**PROBLEM TO WORK ON**
As you look over the data below, please find each line where the word "summed" appears, then copy it.

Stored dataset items
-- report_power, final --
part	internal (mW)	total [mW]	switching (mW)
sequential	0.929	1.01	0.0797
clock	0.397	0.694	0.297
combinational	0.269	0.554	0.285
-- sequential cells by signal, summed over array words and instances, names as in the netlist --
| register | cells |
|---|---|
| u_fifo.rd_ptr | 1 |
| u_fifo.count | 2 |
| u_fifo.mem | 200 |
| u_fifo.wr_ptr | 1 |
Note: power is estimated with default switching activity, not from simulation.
### config.mk
export PLATFORM = sky130hd
export DESIGN_NAME = bus_command_generator
export DESIGN_NICKNAME = d
export VERILOG_FILES = /design/src/rtl/bus_command_generator.sv
export SDC_FILE = /design/constraint.sdc
export NUM_CORES = 1
export LEC_CHECK = 0
export ABC_AREA = 1
export CAP_MARGIN = 20
export CORE_MARGIN = 3
export CORE_UTILIZATION = 51
export CTS_BUF_LIST = sky130_fd_sc_hd__clkbuf_16
export DETAILED_ROUTE_END_ITERATION = 10
export GPL_ROUTABILITY_DRIVEN = 0
export PLACE_DENSITY = 0.75
export RECOVER_POWER = 100
export SLEW_MARGIN = 5
export SYNTH_ARGS = -nofsm -noshare
export SYNTH_HDL_FRONTEND = slang
export SYNTH_SLANG_ARGS = --single-unit
### constraint.sdc
create_clock -name clock -period 1.8 [get_ports clock]
set_input_delay 0.36 -clock clock [delete_from_list [all_inputs] [get_ports clock]]
set_output_delay 0.36 -clock clock [all_outputs]
set_load 0.01 [all_outputs]
### config.mk
export PLATFORM = sky130hd
export DESIGN_NAME = ifu_prefetch
export DESIGN_NICKNAME = d
export VERILOG_FILES = /design/src/rtl/ifu_prefetch.sv
export SDC_FILE = /design/constraint.sdc
export NUM_CORES = 1
export LEC_CHECK = 0
export ABC_AREA = 0
export CORE_UTILIZATION = 55
export CTS_CLUSTER_DIAMETER = 80
export CTS_CLUSTER_SIZE = 16
export DETAILED_ROUTE_END_ITERATION = 10
export PLACE_DENSITY = 0.81
export SLEW_MARGIN = 0
export SYNTH_ARGS = -nofsm -noshare
export SYNTH_HDL_FRONTEND = slang
export SYNTH_SLANG_ARGS = --single-unit
### constraint.sdc
create_clock -name clk -period 3.8 [get_ports clk]
set_input_delay 0.57 -clock clk [delete_from_list [all_inputs] [get_ports clk]]
set_output_delay 0.57 -clock clk [all_outputs]
set_load 0.1 [all_outputs]
### src/rtl/ifu_prefetch.sv
// Instruction fetch unit: sequences the PC, reads a combinational word-addressed ROM
// and buffers {pc, instr} pairs in a DEPTH-entry queue for the decode stage.
module ifu_prefetch #(
  parameter int          DEPTH    = 4,
  parameter int          IM_AW    = 10,
  parameter logic [31:0] RESET_PC = 32'h0000_3000
) (
  input  logic                       clk,
  input  logic                       rst,
  input  logic                       fetch_en,
  output logic [IM_AW-1:0]           imem_addr,
  input  logic [31:0]                imem_rdata,
  input  logic                       redirect,
  input  logic [31:0]                redirect_pc,
  output logic                       out_valid,
  input  logic                       out_ready,
  output logic [31:0]                out_instr,
  output logic [31:0]                out_pc,
  output logic [31:0]                out_pcp4,
  output logic [$clog2(DEPTH):0]     occupancy
);

  localparam int PW = $clog2(DEPTH);
  localparam int CW = PW + 1;
  localparam logic [CW-1:0] DEPTH_C = CW'(DEPTH);

  logic [31:0]   pc;
  logic [PW-1:0] rd_ptr;
  logic [PW-1:0] wr_ptr;
  logic [CW-1:0] count;
  logic [31:0]   q_pc    [DEPTH];
  logic [31:0]   q_instr [DEPTH];

  logic push;
  logic pop;

  // Handshake: the head transfers on any edge where out_valid and out_ready are both
  // high; out_valid never depends on out_ready, and a redirect in that cycle kills it.
  assign out_valid = (count != '0);
  assign pop       = out_valid & out_ready;
  assign push      = fetch_en & ~redirect & ((count < DEPTH_C) | pop);

  assign imem_addr = pc[IM_AW+1:2];
  assign occupancy = count;

  always_comb begin
    out_instr = '0;
    out_pc    = '0;
    out_pcp4  = '0;
    if (out_valid) begin
      out_instr = q_instr[rd_ptr];
      out_pc    = q_pc[rd_ptr];
      out_pcp4  = q_pc[rd_ptr] + 32'd4;
    end
  end

  always_ff @(posedge clk) begin
    if (rst) begin
      pc     <= RESET_PC;
      rd_ptr <= '0;
      wr_ptr <= '0;
      count  <= '0;
    end else if (redirect) begin
      pc     <= {redirect_pc[31:2], 2'b00};
      rd_ptr <= '0;
      wr_ptr <= '0;
      count  <= '0;
    end else begin
      if (push) begin
        wr_ptr <= wr_ptr + 1'b1;
        pc     <= pc + 32'd4;
      end
      if (pop) rd_ptr <= rd_ptr + 1'b1;
      case ({push, pop})
        2'b10:   count <= count + 1'b1;
        2'b01:   count <= count - 1'b1;
        default: count <= count;
      endcase
    end
  end

  // Queue storage needs no reset: nothing reads an entry before it is written.
  always_ff @(posedge clk) begin
    if (!rst && push) begin
      q_pc[wr_ptr]    <= pc;
      q_instr[wr_ptr] <= imem_rdata;
    end
  end

endmodule
### After elaboration in Yosys (flattened, before gate mapping)

Memories as Yosys holds them, arrays and structs flattened. A register that Yosys moved wholly into a read port is not among the register bits.
Cells that the tools add are included.
Widths: inputs -> output; s select.

* memory bits (writable): 256
* bits of input ports: 69
* output and inout port bits: 110
* word-level logic and storage cells: 39
* register bits: 39
* memories kept: 2

Memories
* q_instr: depth 4, width 32, rd ports 1, clocked after memory_dff 1, wr ports 1, line 32 `logic [31:0] q_instr [DEPTH];`
* q_pc: depth 4, width 32, rd ports 1, clocked after memory_dff 1, wr ports 1, line 31 `logic [31:0] q_pc [DEPTH];`

* equality and inequality tests: 2
* reductions and logical operators: 6
* bitwise operators: 5
* add/subtract/negate cells: 6
* magnitude comparators: 1
* multiplexer cells: 12

Operators with widths (count)
* $mux 32: 5
* $add 32x3->32 const B: 2
* $mux 2: 4
* $pmux 3 s2: 1
* $add 2x1->2 const B: 2
* $reduce_bool 2->1: 2
* $add 3x1->3 const B: 1
* $and 1x1->1: 3
* $lt 3x3->1 const B: 1
* $reduce_bool 3->1: 1
* $sub 3x1->3 const B: 1
* $eq 2x1->1 const B: 1
* $eq 2x2->1 const B: 1
* $mux 1: 2
* $reduce_or 2->1: 1
* $logic_and 1x1->1: 1
* $logic_not 1->1: 1
* $not 1->1: 1
* $or 1x1->1: 1

### Longest topological paths before layout

Gate-level depths: netlist of run 1.

* depth after elaboration: 7
* mapped depth: 10
* depth with buffers taken out: 9

### Least setup slack after synthesis of run 1

OpenSTA, ideal clock, no wires.

* path type: register -> output
* from: register with a tool-made name
* to: output out_pcp4[30]
* setup slack: -470 ps
* cell stages (with the launch flop): 8
* path buffers: 1
* data required time: 3230 ps
* arrival time: 3700 ps
* cell sequence: dfxtp_1 > buf_6 > mux4_1 > ha_1 > nand3_4 > or4_4 > or4_1 > a21oi_1

RTL lines
* end, declared: line 19 `output logic [31:0] out_pcp4,`

==> Flow_metrics.wiki, run 1 <==
{| class="wikitable"
! Metric !! Value
|-
| Minimum period implied by the final worst setup slack || 3.74 ns
|-
| Width of the die || 152 µm
|-
| Status || complete, but fails checks
|-
| Clock tree root buffer cell || sky130_fd_sc_hd__clkbuf_16
|-
| Critical path buffer and inverter count || 2
|-
| Clk_skew || ~0.012 ns
|-
| Synthesis-to-layout area growth || 24.1%
|-
| Num CTS Buffers || 21
|-
| Port Buf Inserts || between 150 and 200
|-
| Detail Route Antenna Nets || 0
|-
| Cell area after technology mapping || 12400 µm²
|-
| Area of the die || 23100 µm²
|-
| Number of vias after detailed routing || 7401
|-
| Slew @ Worst Pin || 0.983 ns
|-
| CTS Hold Bufs || 0
|-
| CTS tree || done
|-
| Register area share after synthesis || 0.666
|-
| Global route overflow || 0
|-
| Standard-cell row count || 54
|-
| Global routing usage summed across all routing layers || 0.228
|-
| Startpoint of the tightest hold check path || wr_ptr[1]$_SDFFE_PP0P_
|-
| Cells traversed along the worst timing path || buf_4 -> mux4_2 -> nand4_1 -> or4_4 -> or4_1 -> a21oi_2 -> buf_12
|-
| Required arrival time at the worst endpoint || ~3.2 ns
|-
| Violated checks || DRC
|-
| Fraction of registers with async set or reset after synthesis || 0
|-
| Leakage component of the power || 5.14 nW
|-
| Design Power || 6.29 mW
|-
| Setup violators final || 0
|-
| Cell taking the most area after synthesis || sky130_fd_sc_hd__edfxtp_1
|-
| Largest fanout of any net on the critical path || 8
|-
| Peak per-stage delay on the critical path || approximately 0.54 ns
|-
| Class of the tightest hold or removal check || reg -> reg
|-
| Logic depth of the worst setup path including buffers || 7
|-
| Number of global-route vias before repair || about 7600
|-
| Area of the placeable core || 22000 µm²
|-
| Count of unresolved DRC violations after routing || 30
|-
| Top flip-flop cell by instance count after synthesis || sky130_fd_sc_hd__edfxtp_1
|-
| Peak ir drop on the vdd network || between 0.2 and 0.25 mV
|-
| Antenna Cells || 0
|-
| Arrival time worst endpoint || 3.17 ns
|-
| Combinational share of power || 0.119
|-
| Placed cell count || 1218
|-
| Setup repair after global routing missed its margin || true
|-
| Largest cells by area after synthesis || sky130_fd_sc_hd__edfxtp_1 (60%), sky130_fd_sc_hd__mux4_2 (9.5%), sky130_fd_sc_hd__dfxtp_1 (6.3%)
|-
| Destination of the worst register-to-register timing path || pc[24]$_SDFFE_PP0P_
|-
| Most repeated cell in the gate-level netlist after synthesis || sky130_fd_sc_hd__edfxtp_1
|-
| Seq pwr share || 0.562
|-
| CP Class || reg -> out
|-
| Die Height || 152 µm
|-
| Top-level port count || 179
|-
| Routed wire length || around 26000 µm
|-
| Clock latency reported for the late side of the worst-skew pair || 0.50 ns
|-
| Effective utilization at floorplan || 0.563
|-
| Sink Count || 287
|-
| Ratio of total power to cell area || 410 nW/µm²
|-
| Top cell types by occurrence after synthesis || sky130_fd_sc_hd__edfxtp_1 (248), sky130_fd_sc_hd__and2_1 (67), sky130_fd_sc_hd__nor2_1 (61), sky130_fd_sc_hd__mux4_2 (52), sky130_fd_sc_hd__dfxtp_1 (39)
|-
| Number of enable-type register cells in the synthesized netlist || roughly 250
|-
| R2r setup slk || 1.24 ns
|-
| Tcrit/Tclk final || 0.984
|-
| Max Fclk || 267 MHz
|-
| Share of the synthesized area in the top cell type || 0.602
|-
| Clock share of power || 0.319
|-
| Relative slew slack || 0.342
|-
| Cell at the slowest stage of the critical path || sky130_fd_sc_hd__or4_4
|-
| Number of instances in the synthesized netlist || between 700 and 800
|-
| Fillers || 1456
|-
| Gate family responsible for the most delay along the worst path || simple AND/OR/NAND/NOR gates
|-
| Detailed placement HPWL || between 15000 and 20000 µm
|-
| P_int || about 4.8 mW
|-
| Maximum buffer depth of the clock tree || 3
|-
| Distinct cell type count after synthesis || 48
|-
| Number of iterations in the first detailed-routing pass || 8
|-
| Cell Count, Final, Fillers Out || ~1300
|-
| Count of final max-slew check failures || 0
|-
| Proportion of total power due to net switching || 0.244
|-
| CTS H-tree lvls || 1
|-
| Startpoint types || flop
|-
| First-pass GRT wire length || between 40000 and 50000 µm
|-
| 1st-iter DRT viols || between 400 and 500
|-
| Endpoint type of the worst setup path || output port
|-
| Last weighted congestion value of the routability-driven placer || 0.796
|-
| Share of the core filled with cells || 0.699
|-
| Count of yosys warnings during synthesis || 0
|-
| Count of endpoints failing hold in the final timing report || 0
|-
| Avg Synthesized Cell Area || 15.6 µm²
|-
| Crit path to || out_pcp4[31]
|-
| Ratio of cells with drive above 1 in the final layout || 0.253
|-
| WL/cell || just over 20 µm
|-
| Switch Pwr || around 1.5 mW
|-
| Max capacitance violation total || 0
|-
| Initial antenna violation count || 0
|-
| Length in cells of the worst reg-to-reg path || 6
|-
| CTS clk-pin slew, worst paths || 0.07 ns
|-
| Pin count of the biggest net entering global routing || 60
|-
| Detailed-route vias per instance || between 5 and 6
|-
| Number of nets in the layout || 1054
|-
| Worst reg2reg startpoint || pc[5]$_SDFFE_PP0P_
|-
| Synthesis-stage register bit count || 287
|}
==> sequential cells by signal, summed over array words and instances, names as in the netlist, named ones only <==
| register | flops |
|---|---|
| occupancy | 3 |
| q_instr | 128 |
| wr_ptr | 2 |
| pc | 30 |
| rd_ptr | 2 |
| q_pc | 120 |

**ANSWER TO THIS PROBLEM**
-- sequential cells by signal, summed over array words and instances, names as in the netlist --
| Global routing usage summed across all routing layers || 0.228
==> sequential cells by signal, summed over array words and instances, names as in the netlist, named ones only <==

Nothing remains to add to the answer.